====== EXERCISE MATERIAL

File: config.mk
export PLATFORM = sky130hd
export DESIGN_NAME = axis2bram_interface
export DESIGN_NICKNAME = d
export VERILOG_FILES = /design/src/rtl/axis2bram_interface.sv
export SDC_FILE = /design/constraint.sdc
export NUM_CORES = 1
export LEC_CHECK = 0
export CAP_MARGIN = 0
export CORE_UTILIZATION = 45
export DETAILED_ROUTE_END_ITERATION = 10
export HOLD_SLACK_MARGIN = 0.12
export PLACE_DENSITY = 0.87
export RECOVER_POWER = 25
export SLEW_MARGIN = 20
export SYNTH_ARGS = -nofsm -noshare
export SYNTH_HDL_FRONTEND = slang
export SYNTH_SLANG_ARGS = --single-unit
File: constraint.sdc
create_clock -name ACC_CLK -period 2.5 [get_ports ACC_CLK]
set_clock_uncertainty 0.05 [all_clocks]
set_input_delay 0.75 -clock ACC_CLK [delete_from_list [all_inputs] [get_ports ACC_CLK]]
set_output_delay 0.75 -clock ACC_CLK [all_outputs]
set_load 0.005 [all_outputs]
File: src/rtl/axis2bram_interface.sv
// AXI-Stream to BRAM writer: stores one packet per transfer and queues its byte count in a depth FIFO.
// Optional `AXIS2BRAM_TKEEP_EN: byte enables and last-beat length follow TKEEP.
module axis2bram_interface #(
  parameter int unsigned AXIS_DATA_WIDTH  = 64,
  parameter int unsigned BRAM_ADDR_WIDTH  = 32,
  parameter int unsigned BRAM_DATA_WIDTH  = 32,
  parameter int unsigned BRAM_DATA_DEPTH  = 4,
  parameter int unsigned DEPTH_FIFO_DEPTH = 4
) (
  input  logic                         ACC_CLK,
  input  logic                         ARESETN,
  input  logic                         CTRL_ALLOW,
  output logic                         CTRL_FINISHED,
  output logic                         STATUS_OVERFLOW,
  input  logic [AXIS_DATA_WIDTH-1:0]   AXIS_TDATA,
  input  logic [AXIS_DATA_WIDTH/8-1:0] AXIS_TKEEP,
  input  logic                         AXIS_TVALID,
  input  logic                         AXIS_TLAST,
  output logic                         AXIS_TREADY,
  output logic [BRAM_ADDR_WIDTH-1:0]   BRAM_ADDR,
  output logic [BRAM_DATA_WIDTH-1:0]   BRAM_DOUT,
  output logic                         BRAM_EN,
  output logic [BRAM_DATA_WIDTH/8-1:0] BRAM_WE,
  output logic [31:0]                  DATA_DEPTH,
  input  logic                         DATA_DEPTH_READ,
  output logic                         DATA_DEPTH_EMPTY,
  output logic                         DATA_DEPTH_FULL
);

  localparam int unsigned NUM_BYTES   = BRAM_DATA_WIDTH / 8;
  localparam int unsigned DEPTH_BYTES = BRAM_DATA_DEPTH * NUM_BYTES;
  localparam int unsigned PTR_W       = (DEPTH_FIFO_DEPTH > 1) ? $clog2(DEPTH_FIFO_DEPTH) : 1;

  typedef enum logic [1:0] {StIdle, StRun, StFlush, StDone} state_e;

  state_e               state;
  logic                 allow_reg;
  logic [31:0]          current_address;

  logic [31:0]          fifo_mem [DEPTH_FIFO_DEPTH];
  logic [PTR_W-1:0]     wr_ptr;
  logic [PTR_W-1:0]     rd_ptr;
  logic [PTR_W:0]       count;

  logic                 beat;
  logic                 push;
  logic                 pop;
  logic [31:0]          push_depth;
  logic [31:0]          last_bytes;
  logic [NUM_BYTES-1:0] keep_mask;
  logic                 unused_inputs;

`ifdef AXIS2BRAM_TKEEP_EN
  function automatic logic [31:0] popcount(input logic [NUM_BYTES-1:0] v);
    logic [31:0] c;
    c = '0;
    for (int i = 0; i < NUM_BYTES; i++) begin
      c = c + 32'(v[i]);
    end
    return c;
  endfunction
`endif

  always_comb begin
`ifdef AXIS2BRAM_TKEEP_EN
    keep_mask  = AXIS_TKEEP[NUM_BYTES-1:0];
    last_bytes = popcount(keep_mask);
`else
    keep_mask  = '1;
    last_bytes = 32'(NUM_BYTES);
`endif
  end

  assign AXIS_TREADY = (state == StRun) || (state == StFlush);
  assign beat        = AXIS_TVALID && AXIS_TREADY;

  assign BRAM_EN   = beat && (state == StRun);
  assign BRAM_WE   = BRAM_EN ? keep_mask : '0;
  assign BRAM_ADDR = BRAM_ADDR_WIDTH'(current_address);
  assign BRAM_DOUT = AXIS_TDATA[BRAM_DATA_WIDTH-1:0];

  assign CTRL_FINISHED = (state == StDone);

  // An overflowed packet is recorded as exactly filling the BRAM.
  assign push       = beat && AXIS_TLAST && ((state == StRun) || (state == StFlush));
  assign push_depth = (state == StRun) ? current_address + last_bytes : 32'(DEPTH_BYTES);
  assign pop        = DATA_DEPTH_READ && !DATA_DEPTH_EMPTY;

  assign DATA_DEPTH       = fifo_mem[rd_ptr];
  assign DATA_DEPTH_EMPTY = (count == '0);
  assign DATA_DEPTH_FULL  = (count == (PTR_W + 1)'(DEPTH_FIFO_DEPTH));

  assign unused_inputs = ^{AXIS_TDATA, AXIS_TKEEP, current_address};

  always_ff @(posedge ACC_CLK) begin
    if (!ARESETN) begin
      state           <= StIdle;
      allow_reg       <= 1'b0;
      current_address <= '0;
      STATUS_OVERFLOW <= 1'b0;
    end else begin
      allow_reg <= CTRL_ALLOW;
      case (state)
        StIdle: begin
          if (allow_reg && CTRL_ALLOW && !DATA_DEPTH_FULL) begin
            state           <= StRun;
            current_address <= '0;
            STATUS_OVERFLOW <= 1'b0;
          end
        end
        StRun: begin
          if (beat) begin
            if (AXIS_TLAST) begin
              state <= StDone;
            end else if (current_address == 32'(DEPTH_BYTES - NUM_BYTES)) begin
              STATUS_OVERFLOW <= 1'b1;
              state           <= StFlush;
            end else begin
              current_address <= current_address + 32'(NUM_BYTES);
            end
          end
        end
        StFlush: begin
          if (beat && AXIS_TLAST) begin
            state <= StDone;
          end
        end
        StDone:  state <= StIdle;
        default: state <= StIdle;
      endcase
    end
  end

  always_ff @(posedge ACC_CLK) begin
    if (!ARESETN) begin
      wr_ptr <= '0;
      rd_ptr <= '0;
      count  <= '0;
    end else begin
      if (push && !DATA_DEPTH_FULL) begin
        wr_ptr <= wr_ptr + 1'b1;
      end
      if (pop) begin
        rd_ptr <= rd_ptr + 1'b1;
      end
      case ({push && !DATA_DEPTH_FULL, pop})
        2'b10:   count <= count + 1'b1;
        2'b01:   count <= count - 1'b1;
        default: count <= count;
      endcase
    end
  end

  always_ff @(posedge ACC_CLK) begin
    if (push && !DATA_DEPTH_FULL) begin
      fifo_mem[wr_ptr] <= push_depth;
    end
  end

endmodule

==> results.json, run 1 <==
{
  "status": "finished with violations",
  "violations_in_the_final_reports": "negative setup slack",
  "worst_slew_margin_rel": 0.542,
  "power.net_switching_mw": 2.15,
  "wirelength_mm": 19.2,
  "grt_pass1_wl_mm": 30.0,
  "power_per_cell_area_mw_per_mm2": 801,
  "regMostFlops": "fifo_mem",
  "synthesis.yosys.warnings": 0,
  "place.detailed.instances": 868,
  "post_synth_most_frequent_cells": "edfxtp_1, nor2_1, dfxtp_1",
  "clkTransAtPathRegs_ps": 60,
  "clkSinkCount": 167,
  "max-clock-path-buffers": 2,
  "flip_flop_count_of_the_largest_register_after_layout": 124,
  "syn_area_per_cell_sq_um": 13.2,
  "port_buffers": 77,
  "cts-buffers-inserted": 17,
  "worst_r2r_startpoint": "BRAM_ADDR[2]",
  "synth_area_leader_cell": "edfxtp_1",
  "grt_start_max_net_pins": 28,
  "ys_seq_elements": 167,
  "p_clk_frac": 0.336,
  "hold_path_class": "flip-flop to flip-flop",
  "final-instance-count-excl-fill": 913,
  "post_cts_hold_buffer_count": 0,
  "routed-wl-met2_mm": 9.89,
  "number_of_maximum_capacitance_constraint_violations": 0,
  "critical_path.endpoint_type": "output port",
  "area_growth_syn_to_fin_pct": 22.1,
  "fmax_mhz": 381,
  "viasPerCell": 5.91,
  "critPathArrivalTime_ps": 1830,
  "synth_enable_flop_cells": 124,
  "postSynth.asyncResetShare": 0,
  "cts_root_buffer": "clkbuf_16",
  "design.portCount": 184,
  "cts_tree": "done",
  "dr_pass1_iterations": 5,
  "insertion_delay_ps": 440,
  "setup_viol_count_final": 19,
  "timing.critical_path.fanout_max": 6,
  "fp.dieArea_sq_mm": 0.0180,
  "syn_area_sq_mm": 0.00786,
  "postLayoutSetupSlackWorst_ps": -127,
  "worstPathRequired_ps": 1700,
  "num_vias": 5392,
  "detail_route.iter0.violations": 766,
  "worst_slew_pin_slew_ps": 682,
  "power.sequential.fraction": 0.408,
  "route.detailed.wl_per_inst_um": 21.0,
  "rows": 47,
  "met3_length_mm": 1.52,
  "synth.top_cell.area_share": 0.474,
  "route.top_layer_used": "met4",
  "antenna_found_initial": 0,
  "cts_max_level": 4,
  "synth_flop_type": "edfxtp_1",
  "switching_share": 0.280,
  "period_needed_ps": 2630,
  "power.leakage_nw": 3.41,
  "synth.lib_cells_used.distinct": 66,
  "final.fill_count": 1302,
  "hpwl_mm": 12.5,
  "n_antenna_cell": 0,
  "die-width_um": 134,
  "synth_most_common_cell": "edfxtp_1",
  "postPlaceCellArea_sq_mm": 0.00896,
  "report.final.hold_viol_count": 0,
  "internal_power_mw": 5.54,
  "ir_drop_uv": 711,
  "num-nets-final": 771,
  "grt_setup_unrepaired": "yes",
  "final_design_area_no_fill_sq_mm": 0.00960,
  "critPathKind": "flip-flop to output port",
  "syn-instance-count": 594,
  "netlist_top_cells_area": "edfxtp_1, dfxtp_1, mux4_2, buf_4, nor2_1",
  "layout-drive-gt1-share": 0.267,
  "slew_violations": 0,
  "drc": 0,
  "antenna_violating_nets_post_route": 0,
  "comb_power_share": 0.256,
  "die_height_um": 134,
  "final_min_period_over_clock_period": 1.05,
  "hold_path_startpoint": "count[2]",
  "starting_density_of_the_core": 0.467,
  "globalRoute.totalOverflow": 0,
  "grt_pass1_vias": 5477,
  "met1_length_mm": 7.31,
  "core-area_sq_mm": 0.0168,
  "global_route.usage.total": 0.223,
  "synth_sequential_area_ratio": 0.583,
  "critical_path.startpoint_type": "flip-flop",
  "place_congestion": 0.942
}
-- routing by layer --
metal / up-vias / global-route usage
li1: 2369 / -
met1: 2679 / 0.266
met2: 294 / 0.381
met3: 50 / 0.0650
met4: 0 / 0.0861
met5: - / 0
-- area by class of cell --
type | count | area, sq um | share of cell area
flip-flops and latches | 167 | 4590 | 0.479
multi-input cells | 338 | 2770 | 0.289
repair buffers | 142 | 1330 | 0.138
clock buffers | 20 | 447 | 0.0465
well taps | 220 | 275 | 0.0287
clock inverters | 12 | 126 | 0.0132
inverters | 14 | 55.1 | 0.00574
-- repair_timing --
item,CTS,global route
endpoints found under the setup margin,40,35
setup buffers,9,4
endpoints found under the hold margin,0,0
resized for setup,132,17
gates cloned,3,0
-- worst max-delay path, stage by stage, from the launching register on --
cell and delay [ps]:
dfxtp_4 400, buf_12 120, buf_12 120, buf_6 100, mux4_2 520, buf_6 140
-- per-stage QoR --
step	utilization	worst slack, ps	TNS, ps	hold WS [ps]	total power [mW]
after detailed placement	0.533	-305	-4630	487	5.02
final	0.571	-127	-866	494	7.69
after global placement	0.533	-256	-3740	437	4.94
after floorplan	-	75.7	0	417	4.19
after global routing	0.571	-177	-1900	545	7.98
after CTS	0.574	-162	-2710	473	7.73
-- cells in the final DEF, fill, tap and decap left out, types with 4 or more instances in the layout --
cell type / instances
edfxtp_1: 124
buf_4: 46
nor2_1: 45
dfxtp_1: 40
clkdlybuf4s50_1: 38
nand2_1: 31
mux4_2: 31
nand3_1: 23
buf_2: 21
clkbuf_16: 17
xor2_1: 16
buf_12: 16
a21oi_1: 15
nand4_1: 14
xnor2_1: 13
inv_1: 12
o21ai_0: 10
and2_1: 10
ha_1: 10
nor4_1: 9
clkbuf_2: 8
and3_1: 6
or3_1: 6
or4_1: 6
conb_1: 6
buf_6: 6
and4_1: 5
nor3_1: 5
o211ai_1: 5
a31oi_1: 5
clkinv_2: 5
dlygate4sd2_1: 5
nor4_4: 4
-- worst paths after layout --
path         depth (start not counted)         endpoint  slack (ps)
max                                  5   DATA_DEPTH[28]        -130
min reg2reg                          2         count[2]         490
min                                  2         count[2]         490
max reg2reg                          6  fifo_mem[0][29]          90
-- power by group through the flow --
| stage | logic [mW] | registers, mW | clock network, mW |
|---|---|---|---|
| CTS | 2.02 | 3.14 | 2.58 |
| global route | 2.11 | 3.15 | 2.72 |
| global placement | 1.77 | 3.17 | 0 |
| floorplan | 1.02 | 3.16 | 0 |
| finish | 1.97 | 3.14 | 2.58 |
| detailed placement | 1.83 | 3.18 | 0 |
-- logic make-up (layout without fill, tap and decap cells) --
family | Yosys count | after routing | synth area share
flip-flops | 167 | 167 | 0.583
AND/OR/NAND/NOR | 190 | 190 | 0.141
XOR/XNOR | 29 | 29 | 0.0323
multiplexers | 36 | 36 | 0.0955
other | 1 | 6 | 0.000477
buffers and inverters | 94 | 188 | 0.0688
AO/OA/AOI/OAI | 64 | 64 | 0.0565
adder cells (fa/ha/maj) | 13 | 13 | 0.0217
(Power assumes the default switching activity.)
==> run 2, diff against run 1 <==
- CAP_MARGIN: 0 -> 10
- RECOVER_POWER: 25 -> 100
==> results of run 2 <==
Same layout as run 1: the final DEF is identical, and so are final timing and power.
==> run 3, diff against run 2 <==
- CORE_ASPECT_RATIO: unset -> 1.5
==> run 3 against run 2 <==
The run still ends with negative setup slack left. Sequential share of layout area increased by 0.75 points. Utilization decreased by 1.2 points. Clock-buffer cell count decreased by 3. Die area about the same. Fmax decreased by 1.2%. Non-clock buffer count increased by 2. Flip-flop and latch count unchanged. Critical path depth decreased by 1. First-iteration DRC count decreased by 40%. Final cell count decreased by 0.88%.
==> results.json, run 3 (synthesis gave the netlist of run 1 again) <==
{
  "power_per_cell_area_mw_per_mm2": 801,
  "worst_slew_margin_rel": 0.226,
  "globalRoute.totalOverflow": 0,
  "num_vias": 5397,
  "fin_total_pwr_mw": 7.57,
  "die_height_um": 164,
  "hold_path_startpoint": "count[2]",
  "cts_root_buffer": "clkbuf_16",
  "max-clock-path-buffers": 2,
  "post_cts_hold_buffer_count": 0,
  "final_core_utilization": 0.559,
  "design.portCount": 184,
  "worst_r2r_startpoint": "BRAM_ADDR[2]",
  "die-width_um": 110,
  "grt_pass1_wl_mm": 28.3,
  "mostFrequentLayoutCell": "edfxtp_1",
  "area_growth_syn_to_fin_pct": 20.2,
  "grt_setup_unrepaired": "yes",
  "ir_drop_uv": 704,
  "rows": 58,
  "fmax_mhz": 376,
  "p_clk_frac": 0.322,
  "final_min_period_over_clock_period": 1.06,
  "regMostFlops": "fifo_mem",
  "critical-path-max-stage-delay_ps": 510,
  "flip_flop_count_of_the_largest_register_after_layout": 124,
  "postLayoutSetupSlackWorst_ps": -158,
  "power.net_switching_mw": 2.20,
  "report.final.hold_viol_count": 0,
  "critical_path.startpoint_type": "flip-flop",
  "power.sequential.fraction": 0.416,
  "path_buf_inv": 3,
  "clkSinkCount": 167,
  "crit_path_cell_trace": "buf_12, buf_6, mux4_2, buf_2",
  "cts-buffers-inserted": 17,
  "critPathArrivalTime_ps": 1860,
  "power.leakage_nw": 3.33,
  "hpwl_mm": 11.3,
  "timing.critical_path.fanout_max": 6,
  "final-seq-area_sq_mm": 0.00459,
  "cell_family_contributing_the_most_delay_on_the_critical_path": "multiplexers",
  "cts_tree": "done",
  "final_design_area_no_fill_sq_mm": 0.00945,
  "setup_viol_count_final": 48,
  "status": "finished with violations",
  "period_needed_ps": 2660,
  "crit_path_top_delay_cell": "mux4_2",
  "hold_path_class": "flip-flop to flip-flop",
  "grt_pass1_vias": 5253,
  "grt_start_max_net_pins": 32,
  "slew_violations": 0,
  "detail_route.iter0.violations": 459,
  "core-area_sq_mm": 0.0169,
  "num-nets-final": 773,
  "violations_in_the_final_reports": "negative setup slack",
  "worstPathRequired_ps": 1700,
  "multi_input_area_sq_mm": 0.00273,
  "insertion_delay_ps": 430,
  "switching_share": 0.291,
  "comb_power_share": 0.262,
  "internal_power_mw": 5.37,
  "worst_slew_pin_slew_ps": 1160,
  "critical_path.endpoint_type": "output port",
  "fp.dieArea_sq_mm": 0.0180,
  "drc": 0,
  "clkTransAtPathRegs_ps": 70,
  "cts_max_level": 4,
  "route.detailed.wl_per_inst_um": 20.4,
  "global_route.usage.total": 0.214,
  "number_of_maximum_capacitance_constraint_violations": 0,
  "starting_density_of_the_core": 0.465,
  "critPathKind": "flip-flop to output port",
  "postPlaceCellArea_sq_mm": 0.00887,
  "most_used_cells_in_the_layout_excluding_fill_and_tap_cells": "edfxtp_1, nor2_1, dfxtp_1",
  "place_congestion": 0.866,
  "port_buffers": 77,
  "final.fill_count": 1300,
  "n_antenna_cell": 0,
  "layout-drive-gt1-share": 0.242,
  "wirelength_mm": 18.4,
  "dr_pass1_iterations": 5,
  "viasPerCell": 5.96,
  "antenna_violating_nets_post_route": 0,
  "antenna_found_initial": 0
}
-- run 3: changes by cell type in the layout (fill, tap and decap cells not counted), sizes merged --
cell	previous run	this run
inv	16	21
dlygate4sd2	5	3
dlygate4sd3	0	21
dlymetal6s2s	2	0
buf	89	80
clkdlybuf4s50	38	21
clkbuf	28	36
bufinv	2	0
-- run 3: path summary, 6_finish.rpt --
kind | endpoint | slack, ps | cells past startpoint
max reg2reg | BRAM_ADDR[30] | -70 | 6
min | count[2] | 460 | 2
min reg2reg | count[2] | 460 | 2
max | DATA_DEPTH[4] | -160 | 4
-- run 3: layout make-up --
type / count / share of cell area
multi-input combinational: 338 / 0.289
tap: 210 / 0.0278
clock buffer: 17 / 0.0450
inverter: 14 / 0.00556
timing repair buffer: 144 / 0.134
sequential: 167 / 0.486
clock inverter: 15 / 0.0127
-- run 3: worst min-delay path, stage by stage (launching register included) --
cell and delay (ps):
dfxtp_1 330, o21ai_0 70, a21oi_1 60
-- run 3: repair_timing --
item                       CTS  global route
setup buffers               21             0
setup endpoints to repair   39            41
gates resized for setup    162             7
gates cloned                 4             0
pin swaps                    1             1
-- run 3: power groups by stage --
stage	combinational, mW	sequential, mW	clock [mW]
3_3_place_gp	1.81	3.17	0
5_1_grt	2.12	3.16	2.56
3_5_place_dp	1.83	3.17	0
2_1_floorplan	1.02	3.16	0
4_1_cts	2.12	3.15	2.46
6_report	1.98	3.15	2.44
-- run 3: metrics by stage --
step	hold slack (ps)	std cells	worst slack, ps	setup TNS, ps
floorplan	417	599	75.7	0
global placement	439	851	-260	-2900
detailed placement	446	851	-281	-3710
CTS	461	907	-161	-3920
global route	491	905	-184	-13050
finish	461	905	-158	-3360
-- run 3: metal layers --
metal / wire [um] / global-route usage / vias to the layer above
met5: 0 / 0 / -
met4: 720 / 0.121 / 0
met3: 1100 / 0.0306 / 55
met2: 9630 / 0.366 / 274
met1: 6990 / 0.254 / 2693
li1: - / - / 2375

============
====== EXERCISE MATERIAL

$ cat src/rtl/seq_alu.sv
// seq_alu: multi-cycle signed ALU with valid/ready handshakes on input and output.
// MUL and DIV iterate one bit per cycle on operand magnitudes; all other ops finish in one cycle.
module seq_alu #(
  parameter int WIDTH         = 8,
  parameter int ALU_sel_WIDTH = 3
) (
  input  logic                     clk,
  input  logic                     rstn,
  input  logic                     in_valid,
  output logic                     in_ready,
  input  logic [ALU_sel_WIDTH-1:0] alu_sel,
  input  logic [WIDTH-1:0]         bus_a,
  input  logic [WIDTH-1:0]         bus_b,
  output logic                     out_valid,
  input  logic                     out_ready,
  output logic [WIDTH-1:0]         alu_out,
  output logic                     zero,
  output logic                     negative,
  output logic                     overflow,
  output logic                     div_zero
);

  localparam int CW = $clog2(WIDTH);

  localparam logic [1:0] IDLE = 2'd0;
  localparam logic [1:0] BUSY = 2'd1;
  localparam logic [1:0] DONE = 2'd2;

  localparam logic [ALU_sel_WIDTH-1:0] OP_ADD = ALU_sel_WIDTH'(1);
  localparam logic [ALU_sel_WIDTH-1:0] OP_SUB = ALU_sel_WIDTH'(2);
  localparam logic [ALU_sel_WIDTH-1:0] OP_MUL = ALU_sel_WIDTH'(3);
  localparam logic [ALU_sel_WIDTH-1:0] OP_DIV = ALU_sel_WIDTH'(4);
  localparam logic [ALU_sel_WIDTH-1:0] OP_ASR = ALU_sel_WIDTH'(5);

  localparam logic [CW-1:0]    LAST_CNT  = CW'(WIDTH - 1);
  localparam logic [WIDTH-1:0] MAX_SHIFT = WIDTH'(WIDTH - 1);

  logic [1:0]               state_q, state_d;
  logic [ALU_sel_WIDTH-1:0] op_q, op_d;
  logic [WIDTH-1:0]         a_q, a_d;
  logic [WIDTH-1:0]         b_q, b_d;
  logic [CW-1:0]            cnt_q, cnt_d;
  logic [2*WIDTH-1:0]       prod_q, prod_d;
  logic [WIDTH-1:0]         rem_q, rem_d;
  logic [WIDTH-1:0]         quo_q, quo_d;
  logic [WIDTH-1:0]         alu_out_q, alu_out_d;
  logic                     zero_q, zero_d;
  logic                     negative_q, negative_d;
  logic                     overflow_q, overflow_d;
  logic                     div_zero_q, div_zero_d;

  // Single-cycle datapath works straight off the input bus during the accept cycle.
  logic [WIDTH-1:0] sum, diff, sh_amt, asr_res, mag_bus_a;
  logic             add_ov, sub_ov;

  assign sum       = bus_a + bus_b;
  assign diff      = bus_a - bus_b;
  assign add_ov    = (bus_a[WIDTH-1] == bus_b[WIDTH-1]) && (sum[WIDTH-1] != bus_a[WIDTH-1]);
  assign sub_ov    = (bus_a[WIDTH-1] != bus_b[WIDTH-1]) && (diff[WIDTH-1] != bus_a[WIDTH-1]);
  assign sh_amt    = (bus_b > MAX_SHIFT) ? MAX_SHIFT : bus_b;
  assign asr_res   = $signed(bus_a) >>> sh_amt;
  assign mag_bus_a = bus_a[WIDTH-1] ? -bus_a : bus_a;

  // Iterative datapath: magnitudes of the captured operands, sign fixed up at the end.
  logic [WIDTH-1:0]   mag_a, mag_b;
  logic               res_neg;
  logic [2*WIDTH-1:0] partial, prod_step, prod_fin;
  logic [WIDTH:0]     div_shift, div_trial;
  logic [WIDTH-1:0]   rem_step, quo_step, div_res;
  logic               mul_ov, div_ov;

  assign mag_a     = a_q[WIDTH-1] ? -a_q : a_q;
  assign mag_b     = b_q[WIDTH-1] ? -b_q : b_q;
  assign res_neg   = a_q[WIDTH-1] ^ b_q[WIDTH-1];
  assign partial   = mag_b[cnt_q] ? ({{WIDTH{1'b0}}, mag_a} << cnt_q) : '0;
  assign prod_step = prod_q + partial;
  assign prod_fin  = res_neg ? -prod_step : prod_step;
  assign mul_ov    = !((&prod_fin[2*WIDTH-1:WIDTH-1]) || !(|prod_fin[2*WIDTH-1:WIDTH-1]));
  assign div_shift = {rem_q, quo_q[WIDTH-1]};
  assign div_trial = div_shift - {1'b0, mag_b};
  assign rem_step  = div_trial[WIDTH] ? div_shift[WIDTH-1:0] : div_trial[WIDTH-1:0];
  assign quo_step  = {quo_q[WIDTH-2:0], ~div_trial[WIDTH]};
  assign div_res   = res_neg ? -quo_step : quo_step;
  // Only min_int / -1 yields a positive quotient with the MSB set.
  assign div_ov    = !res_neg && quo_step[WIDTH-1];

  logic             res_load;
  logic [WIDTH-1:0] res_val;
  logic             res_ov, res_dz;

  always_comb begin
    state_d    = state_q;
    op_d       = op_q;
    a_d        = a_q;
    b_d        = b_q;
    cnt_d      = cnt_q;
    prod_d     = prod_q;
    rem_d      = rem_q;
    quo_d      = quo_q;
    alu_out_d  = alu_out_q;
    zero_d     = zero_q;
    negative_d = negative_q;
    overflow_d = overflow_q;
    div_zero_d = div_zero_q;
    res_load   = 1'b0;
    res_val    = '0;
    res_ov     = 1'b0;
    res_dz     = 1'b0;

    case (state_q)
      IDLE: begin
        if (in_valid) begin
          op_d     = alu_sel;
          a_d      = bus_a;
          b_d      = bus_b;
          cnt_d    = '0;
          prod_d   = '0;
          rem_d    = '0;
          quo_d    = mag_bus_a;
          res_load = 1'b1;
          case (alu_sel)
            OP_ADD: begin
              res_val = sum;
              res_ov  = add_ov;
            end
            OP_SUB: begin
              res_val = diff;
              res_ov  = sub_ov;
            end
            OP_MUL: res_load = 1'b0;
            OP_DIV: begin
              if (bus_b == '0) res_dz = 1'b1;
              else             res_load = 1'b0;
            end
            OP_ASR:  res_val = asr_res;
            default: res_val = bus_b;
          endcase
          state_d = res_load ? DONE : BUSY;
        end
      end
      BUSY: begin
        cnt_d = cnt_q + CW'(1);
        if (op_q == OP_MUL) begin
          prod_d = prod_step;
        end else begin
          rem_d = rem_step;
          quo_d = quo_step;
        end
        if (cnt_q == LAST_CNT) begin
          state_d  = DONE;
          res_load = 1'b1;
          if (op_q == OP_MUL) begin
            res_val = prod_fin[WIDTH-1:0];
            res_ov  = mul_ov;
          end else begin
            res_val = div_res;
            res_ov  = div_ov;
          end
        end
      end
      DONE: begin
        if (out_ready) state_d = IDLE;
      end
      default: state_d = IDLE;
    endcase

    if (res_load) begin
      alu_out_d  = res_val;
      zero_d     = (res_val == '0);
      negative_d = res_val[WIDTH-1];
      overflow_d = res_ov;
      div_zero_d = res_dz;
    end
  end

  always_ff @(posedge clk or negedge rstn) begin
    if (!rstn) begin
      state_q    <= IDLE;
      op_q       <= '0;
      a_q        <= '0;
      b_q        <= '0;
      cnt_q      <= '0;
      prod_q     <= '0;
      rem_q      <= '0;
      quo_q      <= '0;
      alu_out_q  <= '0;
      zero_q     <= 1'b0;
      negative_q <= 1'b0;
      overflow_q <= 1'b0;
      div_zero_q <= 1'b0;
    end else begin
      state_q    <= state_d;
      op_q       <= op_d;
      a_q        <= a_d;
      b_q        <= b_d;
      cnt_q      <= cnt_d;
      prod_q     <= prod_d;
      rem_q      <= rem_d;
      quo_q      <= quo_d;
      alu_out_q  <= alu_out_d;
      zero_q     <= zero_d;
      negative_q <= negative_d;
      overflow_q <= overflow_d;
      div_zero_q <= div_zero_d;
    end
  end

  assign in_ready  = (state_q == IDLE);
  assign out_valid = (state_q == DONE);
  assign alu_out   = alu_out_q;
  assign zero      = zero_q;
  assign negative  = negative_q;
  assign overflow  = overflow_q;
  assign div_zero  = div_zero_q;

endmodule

============

(INSTRUCTIONS TO FOLLOW): An exact, complete copy of the lines above from the one with "sequential: 167 / 0.486" through the one with "-- run 3: power" is the whole answer.

(SOLUTION TO THE EXERCISE):
sequential: 167 / 0.486
clock inverter: 15 / 0.0127
-- run 3: worst min-delay path, stage by stage (launching register included) --
cell and delay (ps):
dfxtp_1 330, o21ai_0 70, a21oi_1 60
-- run 3: repair_timing --
item                       CTS  global route
setup buffers               21             0
setup endpoints to repair   39            41
gates resized for setup    162             7
gates cloned                 4             0
pin swaps                    1             1
-- run 3: power groups by stage --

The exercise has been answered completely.